— What is needed —
A single number is required: how many lines in the records below contain "disable".

— Records provided —
==> src/rtl/mips_run_ctrl.sv <==
// -----------------------------------------------------------------------------
// mips_run_ctrl
//
// Run controller for the pipelined MIPS core, used in simulation and during
// board bring-up. It holds the core in reset, releases it after a fixed
// number of cycles, and gates the core clock-enable in one of three run
// modes: free-run, run-N-cycles and single-step. It counts enabled cycles
// and ends a run when one of three things happens:
//   - the PC stops changing (a halt self-loop),
//   - the requested run length is reached, or
//   - a timeout expires.
// It reports which of these ended the run.
//
// Ports
//   clk         in   system clock, rising edge
//   reset       in   synchronous, active-high reset
//   start       in   begin a run (accepted only in IDLE or DONE)
//   mode        in   00 free-run, 01 run-N, 10 single-step, 11 = free-run
//   run_len     in   cycle budget for run-N
//   step        in   single-step request, rising edge detected
//   pc          in   core fetch-stage PC, valid in every enabled cycle
//   core_reset  out  reset to the core
//   core_en     out  clock-enable to the core
//   cycle_cnt   out  enabled cycles since core_reset was released
//   busy        out  high in RST, RUN and STEP_WAIT
//   done        out  high in DONE
//   done_cause  out  00 none, 01 halt loop, 10 run_len reached, 11 timeout
// -----------------------------------------------------------------------------
module mips_run_ctrl #(
   parameter int RST_CYCLES  = 4,
   parameter int PC_W        = 32,
   parameter int CNT_W       = 32,
   parameter int MAX_CYCLES  = 10000,
   parameter int HALT_REPEAT = 3
) (
   input  logic             clk,
   input  logic             reset,
   input  logic             start,
   input  logic [1:0]       mode,
   input  logic [CNT_W-1:0] run_len,
   input  logic             step,
   input  logic [PC_W-1:0]  pc,
   output logic             core_reset,
   output logic             core_en,
   output logic [CNT_W-1:0] cycle_cnt,
   output logic             busy,
   output logic             done,
   output logic [1:0]       done_cause
);

   localparam int RW     = $clog2(RST_CYCLES + 1);
   localparam int SAME_W = $clog2(HALT_REPEAT + 1);

   localparam logic [1:0] MODE_FREE  = 2'b00;
   localparam logic [1:0] MODE_RUN_N = 2'b01;
   localparam logic [1:0] MODE_STEP  = 2'b10;

   localparam logic [1:0] CAUSE_NONE    = 2'b00;
   localparam logic [1:0] CAUSE_HALT    = 2'b01;
   localparam logic [1:0] CAUSE_LEN     = 2'b10;
   localparam logic [1:0] CAUSE_TIMEOUT = 2'b11;

   typedef enum logic [2:0] {
      S_IDLE,
      S_RST,
      S_RUN,
      S_STEP_WAIT,
      S_DONE
   } state_t;

   state_t             r_state;
   logic [1:0]         r_mode;
   logic [CNT_W-1:0]   r_run_len;
   logic [RW-1:0]      r_rst_cnt;
   logic               r_core_reset;
   logic               r_core_en;
   logic [CNT_W-1:0]   r_cycle_cnt;
   logic               r_busy;
   logic               r_done;
   logic [1:0]         r_cause;
   logic               r_step_d;
   logic [PC_W-1:0]    r_prev_pc;
   logic               r_prev_valid;
   logic [SAME_W-1:0]  r_same_cnt;

   logic               w_accept;
   logic               w_step_rise;
   logic               w_rst_last;
   logic [CNT_W-1:0]   w_cnt_next;
   logic               w_pc_same;
   logic [SAME_W-1:0]  w_same_next;
   logic               w_halt;
   logic               w_len_hit;
   logic               w_timeout;
   logic               w_stop;
   logic [1:0]         w_cause;
   logic [1:0]         w_mode_norm;

   assign w_accept    = start && ((r_state == S_IDLE) || (r_state == S_DONE));
   assign w_step_rise = step && !r_step_d;
   assign w_rst_last  = (r_rst_cnt == RW'(RST_CYCLES - 1));

   // Mode 11 is folded into free-run when it is latched, so the rest of the
   // logic only ever sees the three real modes.
   assign w_mode_norm = (mode == MODE_RUN_N) ? MODE_RUN_N :
                        (mode == MODE_STEP)  ? MODE_STEP  : MODE_FREE;

   // Termination checks. They are evaluated on the count after this enabled
   // cycle, so the cycle that triggers a stop is counted and is the last one.
   assign w_cnt_next  = r_cycle_cnt + CNT_W'(1);
   assign w_pc_same   = r_prev_valid && (pc == r_prev_pc);
   assign w_same_next = w_pc_same ? (r_same_cnt + SAME_W'(1)) : '0;
   assign w_halt      = (w_same_next == SAME_W'(HALT_REPEAT));
   assign w_len_hit   = (r_mode == MODE_RUN_N) && (w_cnt_next == r_run_len);
   assign w_timeout   = (w_cnt_next == CNT_W'(MAX_CYCLES));
   assign w_stop      = w_halt || w_len_hit || w_timeout;

   // When several causes fire together, halt wins, then run length, then
   // timeout.
   assign w_cause = w_halt    ? CAUSE_HALT :
                    w_len_hit ? CAUSE_LEN  : CAUSE_TIMEOUT;

   // NOTE: all state below uses non-blocking assignments so every register
   // sees the pre-edge values of the others, whatever the statement order.
   always_ff @(posedge clk) begin
      if (reset) begin
         r_state      <= S_IDLE;
         r_mode       <= MODE_FREE;
         r_run_len    <= '0;
         r_rst_cnt    <= '0;
         r_core_reset <= 1'b1;
         r_core_en    <= 1'b0;
         r_cycle_cnt  <= '0;
         r_busy       <= 1'b0;
         r_done       <= 1'b0;
         r_cause      <= CAUSE_NONE;
         r_step_d     <= 1'b0;
         r_prev_pc    <= '0;
         r_prev_valid <= 1'b0;
         r_same_cnt   <= '0;
      end else begin
         // The step history is tracked in every state. An edge that lands in
         // the last RST cycle is therefore consumed there and never reaches
         // STEP_WAIT.
         r_step_d <= step;

         // Bookkeeping for any enabled cycle, in RUN or STEP_WAIT alike.
         if (r_core_en) begin
            r_cycle_cnt  <= w_cnt_next;
            r_prev_pc    <= pc;
            r_prev_valid <= 1'b1;
            r_same_cnt   <= w_same_next;
         end

         case (r_state)
            S_IDLE, S_DONE: begin
               if (w_accept) begin
                  r_state      <= S_RST;
                  r_mode       <= w_mode_norm;
                  r_run_len    <= run_len;
                  r_rst_cnt    <= '0;
                  r_cycle_cnt  <= '0;
                  r_cause      <= CAUSE_NONE;
                  r_same_cnt   <= '0;
                  r_prev_valid <= 1'b0;
                  r_core_reset <= 1'b1;
                  r_core_en    <= 1'b0;
                  r_busy       <= 1'b1;
                  r_done       <= 1'b0;
               end
            end

            S_RST: begin
               r_rst_cnt <= r_rst_cnt + RW'(1);
               if (w_rst_last) begin
                  r_core_reset <= 1'b0;
                  if ((r_mode == MODE_RUN_N) && (r_run_len == '0)) begin
                     // A zero budget ends the run without a single enabled
                     // cycle.
                     r_state <= S_DONE;
                     r_cause <= CAUSE_LEN;
                     r_busy  <= 1'b0;
                     r_done  <= 1'b1;
                  end else if (r_mode == MODE_STEP) begin
                     r_state <= S_STEP_WAIT;
                  end else begin
                     r_state   <= S_RUN;
                     r_core_en <= 1'b1;
                  end
               end
            end

            S_RUN: begin
               if (w_stop) begin
                  r_state   <= S_DONE;
                  r_core_en <= 1'b0;
                  r_busy    <= 1'b0;
                  r_done    <= 1'b1;
                  r_cause   <= w_cause;
               end
            end

            S_STEP_WAIT: begin
               if (r_core_en) begin
                  // Each step grants exactly one enabled cycle.
                  r_core_en <= 1'b0;
                  if (w_stop) begin
                     r_state <= S_DONE;
                     r_busy  <= 1'b0;
                     r_done  <= 1'b1;
                     r_cause <= w_cause;
                  end
               end else if (w_step_rise) begin
                  r_core_en <= 1'b1;
               end
            end

            default: begin
               r_state <= S_IDLE;
            end
         endcase
      end
   end

   assign core_reset = r_core_reset;
   assign core_en    = r_core_en;
   assign cycle_cnt  = r_cycle_cnt;
   assign busy       = r_busy;
   assign done       = r_done;
   assign done_cause = r_cause;

   // Structural invariants of the controller.
   a_busy_done_excl : assert property (@(posedge clk) disable iff (reset)
      !(r_busy && r_done));
   a_en_only_running : assert property (@(posedge clk) disable iff (reset)
      r_core_en |-> ((r_state == S_RUN) || (r_state == S_STEP_WAIT)));

endmodule
===== src/rtl/mem_stage.sv =====
`default_nettype none
// ============================================================================
//  Module   : mem_stage
//  Purpose  : MEM pipeline stage of the 16-bit CPU. Issues data-memory and
//             bus accesses over valid/ack handshakes, stalls upstream while an
//             access is outstanding, aborts hung accesses after TIMEOUT wait
//             cycles and drives the MEM/WB register.
//  Revision : 1.0  initial release
// ============================================================================
module mem_stage #(
  parameter int TIMEOUT = 255
) (
  input  logic        clk,
  input  logic        rst_n,
  input  logic [15:0] iAluOut,
  input  logic [15:0] iData2,
  input  logic        iMemRead,
  input  logic        iMemWrite,
  input  logic        iBusWrite,
  input  logic        iAlutoReg,
  input  logic        iMemtoReg,
  input  logic        iBustoReg,
  input  logic [3:0]  iDest,
  input  logic        iHalt,
  output logic        oStall,
  output logic        dmem_req,
  output logic        dmem_we,
  output logic [15:0] dmem_addr,
  output logic [15:0] dmem_wdata,
  input  logic        dmem_ack,
  input  logic [15:0] dmem_rdata,
  output logic        bus_req,
  output logic        bus_we,
  output logic [15:0] bus_addr,
  output logic [15:0] bus_wdata,
  input  logic        bus_ack,
  input  logic [15:0] bus_rdata,
  output logic        oWbEn,
  output logic [15:0] oWbData,
  output logic [3:0]  oDest,
  output logic        oHalt,
  output logic        oErr
);

  typedef enum logic [1:0] {
    IDLE     = 2'd0,
    MEM_WAIT = 2'd1,
    BUS_WAIT = 2'd2,
    HALTED   = 2'd3
  } state_t;

  state_t      state;
  logic [7:0]  wait_cnt;
  logic [15:0] lat_addr;
  logic [15:0] lat_wdata;
  logic        lat_we;
  logic [3:0]  lat_dest;
  logic        lat_alu2reg;
  logic        lat_mem2reg;
  logic        lat_bus2reg;

  logic        sel_mem;
  logic        sel_bus;
  logic        sel_we;
  logic        idle_act;
  logic        new_mem;
  logic        new_bus;
  logic        in_mem_wait;
  logic        in_bus_wait;
  logic        in_wait;
  logic        ack_now;
  logic        timeout_hit;
  logic        new_wb_en;
  logic [15:0] new_wb_data;
  logic        lat_wb_en;
  logic [15:0] lat_wb_data;

  // Request priority decode and handshake status for the current cycle
  always_comb begin
    sel_mem     = iMemWrite | iMemRead;
    sel_bus     = !sel_mem && (iBusWrite || iBustoReg);
    sel_we      = sel_mem ? iMemWrite : iBusWrite;
    // reset gates the IDLE launch path so req drops the moment rst_n falls
    idle_act    = rst_n && (state == IDLE);
    new_mem     = idle_act & sel_mem;
    new_bus     = idle_act & sel_bus;
    in_mem_wait = (state == MEM_WAIT);
    in_bus_wait = (state == BUS_WAIT);
    in_wait     = in_mem_wait | in_bus_wait;
    ack_now     = ((new_mem | in_mem_wait) & dmem_ack) |
                  ((new_bus | in_bus_wait) & bus_ack);
    timeout_hit = in_wait && !ack_now &&
                  (({1'b0, wait_cnt} + 9'd1) == 9'(TIMEOUT));
    // the abort cycle releases upstream just like a completion
    oStall      = ((new_mem | new_bus) & !ack_now) |
                  (in_wait & !ack_now & !timeout_hit);
  end

  // Memory and bus request outputs: live inputs on launch, latched copy while waiting
  always_comb begin
    dmem_req   = new_mem | in_mem_wait;
    dmem_we    = new_mem ? sel_we  : (in_mem_wait & lat_we);
    dmem_addr  = new_mem ? iAluOut : (in_mem_wait ? lat_addr  : 16'h0000);
    dmem_wdata = new_mem ? iData2  : (in_mem_wait ? lat_wdata : 16'h0000);
    bus_req    = new_bus | in_bus_wait;
    bus_we     = new_bus ? sel_we  : (in_bus_wait & lat_we);
    bus_addr   = new_bus ? iAluOut : (in_bus_wait ? lat_addr  : 16'h0000);
    bus_wdata  = new_bus ? iData2  : (in_bus_wait ? lat_wdata : 16'h0000);
  end

  // Writeback value selection for live and latched operations
  always_comb begin
    new_wb_en   = iAlutoReg | iMemtoReg | iBustoReg;
    new_wb_data = iMemtoReg ? dmem_rdata : (iBustoReg ? bus_rdata : iAluOut);
    lat_wb_en   = lat_alu2reg | lat_mem2reg | lat_bus2reg;
    lat_wb_data = lat_mem2reg ? dmem_rdata : (lat_bus2reg ? bus_rdata : lat_addr);
  end

  // Stage FSM, wait counter, access latches and MEM/WB register
  always_ff @(posedge clk or negedge rst_n) begin
    if (!rst_n) begin
      state       <= IDLE;
      wait_cnt    <= 8'd0;
      lat_addr    <= 16'h0000;
      lat_wdata   <= 16'h0000;
      lat_we      <= 1'b0;
      lat_dest    <= 4'd0;
      lat_alu2reg <= 1'b0;
      lat_mem2reg <= 1'b0;
      lat_bus2reg <= 1'b0;
      oWbEn       <= 1'b0;
      oWbData     <= 16'h0000;
      oDest       <= 4'd0;
      oHalt       <= 1'b0;
      oErr        <= 1'b0;
    end else begin
      case (state)
        IDLE: begin
          if (sel_mem || sel_bus) begin
            lat_addr    <= iAluOut;
            lat_wdata   <= iData2;
            lat_we      <= sel_we;
            lat_dest    <= iDest;
            lat_alu2reg <= iAlutoReg;
            lat_mem2reg <= iMemtoReg;
            lat_bus2reg <= iBustoReg;
            wait_cnt    <= 8'd0;
            if (ack_now) begin
              oWbEn   <= new_wb_en;
              oWbData <= new_wb_data;
              oDest   <= iDest;
            end else begin
              oWbEn <= 1'b0;
              state <= sel_mem ? MEM_WAIT : BUS_WAIT;
            end
          end else begin
            oWbEn   <= new_wb_en;
            oWbData <= new_wb_data;
            oDest   <= iDest;
            if (iHalt) begin
              oHalt <= 1'b1;
              state <= HALTED;
            end
          end
        end
        MEM_WAIT, BUS_WAIT: begin
          if (ack_now) begin
            oWbEn   <= lat_wb_en;
            oWbData <= lat_wb_data;
            oDest   <= lat_dest;
            state   <= IDLE;
          end else if (timeout_hit) begin
            oWbEn <= 1'b0;
            oErr  <= 1'b1;
            state <= IDLE;
          end else begin
            oWbEn    <= 1'b0;
            wait_cnt <= wait_cnt + 8'd1;
          end
        end
        default: begin
          oWbEn <= 1'b0;
        end
      endcase
    end
  end

endmodule
`default_nettype wire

— Reply to the task —
2